An academic study of staff views of the progress of the National Programme for IT [NPfIT] locally has found that financial deficits and poor communication have hampered its implementation.
And the study found that continuing delays could constitute a growing risk to patient safety. The research was published online on 17 May in the British Medical Journal.
In this follow-up to their initial study published in 2005, researchers from King’s College London, Imperial College London, University of Bristol and London School of Hygiene and Tropical Medicine, interviewed senior NHS staff in financial, IT and clinical roles. Interviewees unreservedly supported the goals of the programme but had several serious concerns.
As with the 2005 study, the respondents believed that local financial deficits were having a serious impact on the programme. When financial problems continued to worsen, local managers found it difficult to focus on implementing the systems because of competing financial priorities and uncertainties about the programme.

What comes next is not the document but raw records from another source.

## src/rtl/cfg_xlate_pkg.sv

```systemverilog
package cfg_xlate_pkg;

    localparam logic [1:0] SZ_BYTE = 2'd0;
    localparam logic [1:0] SZ_HALF = 2'd1;

    typedef enum logic [1:0] {
        ST_IDLE = 2'd0,
        ST_BUS  = 2'd1,
        ST_DONE = 2'd2
    } xl_state_e;

    typedef enum logic [1:0] {
        ACC_AREG = 2'd0,
        ACC_DATA = 2'd1,
        ACC_WIN  = 2'd2,
        ACC_NONE = 2'd3
    } acc_kind_e;

    typedef struct packed {
        xl_state_e   state;
        logic [31:0] areg;
        logic        cfg_req;
        logic        cfg_we;
        logic [31:0] cfg_addr;
        logic [1:0]  cfg_size;
        logic [31:0] cfg_wdata;
        logic        win;
        logic        ack;
        logic [31:0] rdata;
    } xl_regs_t;

    function automatic logic [31:0] size_mask(input logic [1:0] sz, input logic [31:0] v);
        logic [31:0] r;
        case (sz)
            SZ_BYTE: r = {24'd0, v[7:0]};
            SZ_HALF: r = {16'd0, v[15:0]};
            default: r = v;
        endcase
        return r;
    endfunction

endpackage

```

## src/rtl/cfg_win_decode.sv

```systemverilog
module cfg_win_decode #(
    parameter int SEL_LSB  = 11,
    parameter int SEL_BITS = 11,
    parameter int DEV_W    = $clog2(SEL_BITS + 1),
    parameter int LOW_W    = SEL_LSB + SEL_BITS
) (
    input  logic [LOW_W-1:0] win_addr,
    output logic [DEV_W-1:0] dev_num,
    output logic [31:0]      xl_addr
);
    logic [SEL_BITS-1:0] sel;
    logic [SEL_BITS:0]   seen;
    logic [SEL_BITS-1:0] first;

    assign sel = win_addr[LOW_W-1:SEL_LSB];

    // Priority chain, lowest index first.
    assign seen[0] = 1'b0;
    for (genvar i = 0; i < SEL_BITS; i++) begin : g_chain
        assign first[i]    = sel[i] & ~seen[i];
        assign seen[i + 1] = seen[i] | sel[i];
    end

    always_comb begin
        dev_num = DEV_W'(SEL_BITS);
        for (int i = 0; i < SEL_BITS; i++) begin
            if (first[i]) dev_num = DEV_W'(i);
        end
    end

    always_comb begin
        xl_addr = 32'd0;
        xl_addr[SEL_LSB-1:0] = win_addr[SEL_LSB-1:0];
        xl_addr = xl_addr | (32'(dev_num) << SEL_LSB);
    end

    // the reserved device number appears exactly when no select bit is set
    always_comb begin
        a_r6_none_maps_last: assert ((sel == '0) == (dev_num == DEV_W'(SEL_BITS)));
        a_r5_single_winner:  assert ($onehot0(first));
    end

endmodule

```

## src/rtl/cfg_lane_swap.sv

```systemverilog
module cfg_lane_swap #(
    parameter bit SWAP_EN = 1'b1
) (
    input  logic [1:0]  size,
    input  logic [31:0] din,
    output logic [31:0] dout
);
    import cfg_xlate_pkg::*;

    logic [31:0] masked;
    assign masked = size_mask(size, din);

    if (SWAP_EN) begin : g_swap
        always_comb begin
            case (size)
                SZ_BYTE: dout = masked;
                SZ_HALF: dout = {16'd0, masked[7:0], masked[15:8]};
                default: dout = {masked[7:0], masked[15:8], masked[23:16], masked[31:24]};
            endcase
        end
    end else begin : g_pass
        assign dout = masked;
    end

endmodule

```

## src/rtl/cfg_irq_route.sv

```systemverilog
module cfg_irq_route #(
    parameter int N_SLOT    = 4,
    parameter int N_PIN     = 4,
    parameter int FIRST_DEV = 1
) (
    input  logic [N_SLOT*N_PIN-1:0] slot_irq,
    output logic                    line0,
    output logic                    line1
);
    logic [N_SLOT*N_PIN-1:0] on_line1;

    for (genvar s = 0; s < N_SLOT; s++) begin : g_slot
        for (genvar p = 0; p < N_PIN; p++) begin : g_pin
            localparam bit LINE = ((p + FIRST_DEV + s) % 2) == 1;
            assign on_line1[s*N_PIN + p] = LINE;
        end
    end

    assign line0 = |(slot_irq & ~on_line1);
    assign line1 = |(slot_irq & on_line1);

    // no active pin means both lines idle
    always_comb begin
        a_r10_idle_lines: assert ((slot_irq != '0) || (!line0 && !line1));
    end

endmodule

```

## src/rtl/cfg_xlate_top.sv

```systemverilog
module cfg_xlate_top
    import cfg_xlate_pkg::*;
#(
    parameter logic [31:0] AREG_PORT  = 32'h0000_0CF8,
    parameter logic [31:0] DATA_PORT  = 32'h0000_0CFC,
    parameter logic [31:0] WIN_BASE   = 32'h8080_0000,
    parameter logic [31:0] WIN_SPAN   = 32'h0040_0000,
    parameter int          SEL_LSB    = 11,
    parameter int          SEL_BITS   = 11,
    parameter bit          BIG_ENDIAN = 1'b1,
    parameter int          N_SLOT     = 4,
    parameter int          FIRST_DEV  = 1
) (
    input  logic                  clk,
    input  logic                  rst_n,
    input  logic                  cpu_req,
    input  logic                  cpu_we,
    input  logic                  cpu_mem,
    input  logic [31:0]           cpu_addr,
    input  logic [1:0]            cpu_size,
    input  logic [31:0]           cpu_wdata,
    output logic                  cpu_ack,
    output logic [31:0]           cpu_rdata,
    output logic                  cfg_req,
    output logic                  cfg_we,
    output logic [31:0]           cfg_addr,
    output logic [1:0]            cfg_size,
    output logic [31:0]           cfg_wdata,
    input  logic                  cfg_ack,
    input  logic [31:0]           cfg_rdata,
    input  logic [N_SLOT*4-1:0]   slot_irq,
    output logic                  intc_in9,
    output logic                  intc_in11
);
    localparam int          LOW_W   = SEL_LSB + SEL_BITS;
    localparam int          DEV_W   = $clog2(SEL_BITS + 1);
    localparam logic [32:0] WIN_END = {1'b0, WIN_BASE} + {1'b0, WIN_SPAN};
    localparam logic [31:0] ALL_ONE = '1;

    xl_regs_t q, d;

    // ---------------- address classification ----------------
    logic      hit_areg_q, hit_data, hit_win;
    acc_kind_e kind;

    assign hit_areg_q = !cpu_mem && (cpu_addr[31:2] == AREG_PORT[31:2]);
    assign hit_data   = !cpu_mem && (cpu_addr[31:2] == DATA_PORT[31:2]);
    assign hit_win    = cpu_mem && (cpu_addr >= WIN_BASE) && ({1'b0, cpu_addr} < WIN_END);

    always_comb begin
        if (hit_areg_q)
            kind = (cpu_size == 2'd2 && cpu_addr[1:0] == 2'b00) ? ACC_AREG : ACC_NONE;
        else if (hit_data)
            kind = ACC_DATA;
        else if (hit_win)
            kind = ACC_WIN;
        else
            kind = ACC_NONE;
    end

    // ---------------- window translation and lanes ----------------
    logic [DEV_W-1:0] win_dev;
    logic [31:0]      win_addr_xl;
    logic [31:0]      wr_swapped, rd_swapped;
    logic [31:0]      wr_plain, rd_plain;

    cfg_win_decode #(
        .SEL_LSB (SEL_LSB),
        .SEL_BITS(SEL_BITS),
        .DEV_W   (DEV_W),
        .LOW_W   (LOW_W)
    ) u_dec (
        .win_addr(cpu_addr[LOW_W-1:0]),
        .dev_num (win_dev),
        .xl_addr (win_addr_xl)
    );

    cfg_lane_swap #(.SWAP_EN(BIG_ENDIAN)) u_wr_swap (
        .size(cpu_size),
        .din (cpu_wdata),
        .dout(wr_swapped)
    );

    cfg_lane_swap #(.SWAP_EN(BIG_ENDIAN)) u_rd_swap (
        .size(q.cfg_size),
        .din (cfg_rdata),
        .dout(rd_swapped)
    );

    assign wr_plain = size_mask(cpu_size, cpu_wdata);
    assign rd_plain = size_mask(q.cfg_size, cfg_rdata);

    // ---------------- next-state logic ----------------
    always_comb begin
        d = q;
        case (q.state)
            ST_IDLE: begin
                if (cpu_req) begin
                    case (kind)
                        ACC_AREG: begin
                            if (cpu_we) d.areg = cpu_wdata;
                            d.rdata = q.areg;
                            d.ack   = 1'b1;
                            d.state = ST_DONE;
                        end
                        ACC_DATA: begin
                            d.cfg_req   = 1'b1;
                            d.cfg_we    = cpu_we;
                            d.cfg_addr  = {q.areg[31:2], cpu_addr[1:0]};
                            d.cfg_size  = cpu_size;
                            d.cfg_wdata = wr_plain;
                            d.win       = 1'b0;
                            d.state     = ST_BUS;
                        end
                        ACC_WIN: begin
                            d.cfg_req   = 1'b1;
                            d.cfg_we    = cpu_we;
                            d.cfg_addr  = win_addr_xl;
                            d.cfg_size  = cpu_size;
                            d.cfg_wdata = wr_swapped;
                            d.win       = 1'b1;
                            d.state     = ST_BUS;
                        end
                        default: begin
                            d.rdata = ALL_ONE;
                            d.ack   = 1'b1;
                            d.state = ST_DONE;
                        end
                    endcase
                end
            end
            ST_BUS: begin
                if (cfg_ack) begin
                    d.cfg_req = 1'b0;
                    d.rdata   = q.win ? rd_swapped : rd_plain;
                    d.ack     = 1'b1;
                    d.state   = ST_DONE;
                end
            end
            ST_DONE: begin
                if (!cpu_req) begin
                    d.ack   = 1'b0;
                    d.state = ST_IDLE;
                end
            end
            default: d.state = ST_IDLE;
        endcase
    end

    always_ff @(posedge clk) begin
        if (!rst_n) begin
            q.state     <= ST_IDLE;
            q.areg      <= '0;
            q.cfg_req   <= 1'b0;
            q.cfg_we    <= 1'b0;
            q.cfg_addr  <= '0;
            q.cfg_size  <= '0;
            q.cfg_wdata <= '0;
            q.win       <= 1'b0;
            q.ack       <= 1'b0;
            q.rdata     <= '0;
        end else begin
            q <= d;
        end
    end

    assign cpu_ack   = q.ack;
    assign cpu_rdata = q.rdata;
    assign cfg_req   = q.cfg_req;
    assign cfg_we    = q.cfg_we;
    assign cfg_addr  = q.cfg_addr;
    assign cfg_size  = q.cfg_size;
    assign cfg_wdata = q.cfg_wdata;

    // ---------------- interrupt routing ----------------
    cfg_irq_route #(
        .N_SLOT   (N_SLOT),
        .N_PIN    (4),
        .FIRST_DEV(FIRST_DEV)
    ) u_irq (
        .slot_irq(slot_irq),
        .line0   (intc_in9),
        .line1   (intc_in11)
    );

    // ---------------- properties ----------------
    // request held until acknowledged
    a_r8_hold_until_ack: assert property (@(posedge clk) disable iff (!rst_n)
        cfg_req && !cfg_ack |=> cfg_req);

    // request released right after acknowledge
    a_r8_drop_after_ack: assert property (@(posedge clk) disable iff (!rst_n)
        cfg_req && cfg_ack |=> !cfg_req && cpu_ack);

    // acknowledge and data stable while processor holds its request
    a_r9_ack_stable: assert property (@(posedge clk) disable iff (!rst_n)
        cpu_ack && cpu_req |=> cpu_ack && $stable(cpu_rdata));

    // acknowledge released after the request drops
    a_r9_ack_release: assert property (@(posedge clk) disable iff (!rst_n)
        cpu_ack && !cpu_req |=> !cpu_ack);

    // no configuration request is open while the processor is acknowledged
    a_r8_no_overlap: assert property (@(posedge clk) disable iff (!rst_n)
        !(cfg_req && cpu_ack));

endmodule

```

There was concern,too, about a lack of clarity and poor communications from Connecting for Health, the agency responsible for delivering the programme. Some of those interviewed said they felt disempowered and frustrated because decisions were being made by Connecting for Health and local IT service providers without consulting key NHS staff.
After the NPfIT was announced in 2002, some boards of NHS Trusts decided to reduce investment in existing systems. Now there are concerns that existing technology may not be fit for purpose and pose a risk to patient safety.
Professor Naomi Fulop of the School of Social Science and Public Policy at King’s College London said: “We have found that NHS staff support the goals of this programme and believe in the benefits of IT modernisation. But they have a number of serious concerns, in particular potential risks to patient safety. It’s crucial that patient information is stored and accessed via a robust, secure IT system. While the delays continue, IT networks are becoming outdated and there is a real risk that patient care could be compromised.”
Other issues that were identified in this study were a lack of faith in the patient booking system and there was a general questioning of whether the original goals of NHS-wide connectivity could ever be achieved.
In a response to the paper, NHS Connecting for Health told E-Health Insider that patient safety was not an issue: “It is untrue to suggest patient safety is being compromised. NHS CfH is giving full priority to trusts with the oldest existing systems. In the past twelve months alone, we have installed 162 systems in the hospital sector including 15 hospital patient administration systems and 62 picture archiving and communication systems, which capture and store images electronically.
“Progress introducing systems in acute hospitals, like the four in this study, has been slower than expected and some of this has been dependent on legacy IT suppliers and ensuring trusts are fully prepared for the new systems. We and the local service providers work alongside trusts to fully support existing systems ahead of installation of national programme systems.”
The Connecting for Health statement added that the paper identified challenges which they took seriously and were working hard to address.
“This research reveals some of the challenges and frustrations of introducing new IT into the hospital sector. We work with those challenges every day and are working hard in partnership with local NHS organisations to overcome them to make best use of these technologies. This study again shows the huge support for better health informatics in the NHS and the aims of the national programme.
“We take seriously the need to ensure our systems meet NHS needs and that staff are fully engaged with the national programme, which is why on 1 April 2007 strategic health authorities, in partnership with trusts and PCTs, took responsibility for local delivery and implementation of the national programme.”